Source records
= = = = =

[src/rtl/cacheline_burst_adaptor_if.sv]
// cacheline_burst_adaptor_if: cache-side line request and memory-side burst bus bundle
interface cacheline_burst_adaptor_if #(
  parameter int s_line  = 256,
  parameter int s_burst = 64
);
  logic [s_line-1:0]  line_i;
  logic [s_line-1:0]  line_o;
  logic [31:0]        address_i;
  logic [31:0]        address_o;
  logic               read_i;
  logic               write_i;
  logic               resp_o;
  logic [s_burst-1:0] burst_i;
  logic [s_burst-1:0] burst_o;
  logic               read_o;
  logic               write_o;
  logic               resp_i;
  modport slave (
    input  line_i, address_i, read_i, write_i, burst_i, resp_i,
    output line_o, resp_o, burst_o, address_o, read_o, write_o
  );
  modport master (
    output line_i, address_i, read_i, write_i, burst_i, resp_i,
    input  line_o, resp_o, burst_o, address_o, read_o, write_o
  );
endinterface

[src/rtl/cacheline_burst_adaptor.sv]
// cacheline_burst_adaptor: runs one 256-bit line fill/writeback as four 64-bit memory beats
module cacheline_burst_adaptor #(
  parameter int s_line  = 256,
  parameter int s_burst = 64
) (
  input logic clk,
  input logic rst,
  cacheline_burst_adaptor_if.slave bus
);
  localparam int num_bursts = s_line / s_burst;
  localparam int cw = $clog2(num_bursts);
  localparam logic [cw-1:0] last = cw'(num_bursts - 1);
  typedef enum logic [1:0] {IDLE, RD, WR, DONE} state_t;
  state_t state;
  logic [cw-1:0] count;
  logic [s_line-1:0] line_q;
  assign bus.burst_o = bus.write_o ? line_q[count*s_burst +: s_burst] : '0;
  // count wraps back to 0 on the last beat, which is also the entry into DONE
  always_ff @(posedge clk) begin
    if (rst) begin
      state         <= IDLE;
      count         <= '0;
      line_q        <= '0;
      bus.read_o    <= 1'b0;
      bus.write_o   <= 1'b0;
      bus.resp_o    <= 1'b0;
      bus.line_o    <= '0;
      bus.address_o <= '0;
    end else begin
      case (state)
        IDLE: begin
          count <= '0;
          if (bus.read_i) begin
            state         <= RD;
            bus.read_o    <= 1'b1;
            bus.address_o <= bus.address_i;
          end else if (bus.write_i) begin
            state         <= WR;
            bus.write_o   <= 1'b1;
            bus.address_o <= bus.address_i;
            line_q        <= bus.line_i;
          end
        end
        RD: if (bus.resp_i) begin
          bus.line_o[count*s_burst +: s_burst] <= bus.burst_i;
          count <= count + 1'b1;
          if (count == last) begin
            state      <= DONE;
            bus.read_o <= 1'b0;
            bus.resp_o <= 1'b1;
          end
        end
        WR: if (bus.resp_i) begin
          count <= count + 1'b1;
          if (count == last) begin
            state       <= DONE;
            bus.write_o <= 1'b0;
            bus.resp_o  <= 1'b1;
          end
        end
        default: begin
          state      <= IDLE;
          bus.resp_o <= 1'b0;
        end
      endcase
    end
  end
endmodule
[src/flat_wrapper.sv]
// flat-port wrapper written by rule: the top's interface ports become plain ports
module cacheline_burst_adaptor_flat 
#(
  parameter int s_line  = 256,
  parameter int s_burst = 64
)
  (clk, rst, bus_line_i, bus_address_i, bus_read_i, bus_write_i, bus_burst_i, bus_resp_i, bus_line_o, bus_resp_o, bus_burst_o, bus_address_o, bus_read_o, bus_write_o);
  cacheline_burst_adaptor_if #(.s_line(s_line), .s_burst(s_burst)) bus_i ();
  input logic clk;
  input logic rst;
  input wire logic [$bits(bus_i.line_i)-1:0] bus_line_i;
  input wire logic [$bits(bus_i.address_i)-1:0] bus_address_i;
  input wire logic [$bits(bus_i.read_i)-1:0] bus_read_i;
  input wire logic [$bits(bus_i.write_i)-1:0] bus_write_i;
  input wire logic [$bits(bus_i.burst_i)-1:0] bus_burst_i;
  input wire logic [$bits(bus_i.resp_i)-1:0] bus_resp_i;
  output wire logic [$bits(bus_i.line_o)-1:0] bus_line_o;
  output wire logic [$bits(bus_i.resp_o)-1:0] bus_resp_o;
  output wire logic [$bits(bus_i.burst_o)-1:0] bus_burst_o;
  output wire logic [$bits(bus_i.address_o)-1:0] bus_address_o;
  output wire logic [$bits(bus_i.read_o)-1:0] bus_read_o;
  output wire logic [$bits(bus_i.write_o)-1:0] bus_write_o;
  assign bus_i.line_i = bus_line_i;
  assign bus_i.address_i = bus_address_i;
  assign bus_i.read_i = bus_read_i;
  assign bus_i.write_i = bus_write_i;
  assign bus_i.burst_i = bus_burst_i;
  assign bus_i.resp_i = bus_resp_i;
  assign bus_line_o = bus_i.line_o;
  assign bus_resp_o = bus_i.resp_o;
  assign bus_burst_o = bus_i.burst_o;
  assign bus_address_o = bus_i.address_o;
  assign bus_read_o = bus_i.read_o;
  assign bus_write_o = bus_i.write_o;
  cacheline_burst_adaptor #(.s_line(s_line), .s_burst(s_burst)) u_core (.clk(clk), .rst(rst), .bus(bus_i));
endmodule
[config.mk]
export PLATFORM = sky130hd
export DESIGN_NAME = cacheline_burst_adaptor_flat
export DESIGN_NICKNAME = d
export VERILOG_FILES = /design/src/rtl/cacheline_burst_adaptor_if.sv /design/src/rtl/cacheline_burst_adaptor.sv /design/src/flat_wrapper.sv
export SDC_FILE = /design/constraint.sdc
export NUM_CORES = 1
export LEC_CHECK = 0
export BUFFER_PORTS_ARGS = -buffer_cell sky130_fd_sc_hd__buf_4
export CAP_MARGIN = 20
export CELL_PAD_IN_SITES_DETAIL_PLACEMENT = 2
export CELL_PAD_IN_SITES_GLOBAL_PLACEMENT = 2
export CORE_MARGIN = 5
export CORE_UTILIZATION = 26
export CTS_CLUSTER_DIAMETER = 80
export CTS_CLUSTER_SIZE = 28
export DETAILED_ROUTE_END_ITERATION = 16
export PLACE_DENSITY = 0.88
export SYNTH_ARGS = -nofsm -noshare
export SYNTH_HDL_FRONTEND = slang
export SYNTH_SLANG_ARGS = --single-unit
[constraint.sdc]
create_clock -name clk -period 2.3 [get_ports clk]
set_input_delay 0.46 -clock clk [delete_from_list [all_inputs] [get_ports clk]]
set_output_delay 0.46 -clock clk [all_outputs]
set_load 0.01 [all_outputs]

= = = = =

(To do): The response must contain each line above that holds the string "memory".

(Worked solution):
// cacheline_burst_adaptor_if: cache-side line request and memory-side burst bus bundle
// cacheline_burst_adaptor: runs one 256-bit line fill/writeback as four 64-bit memory beats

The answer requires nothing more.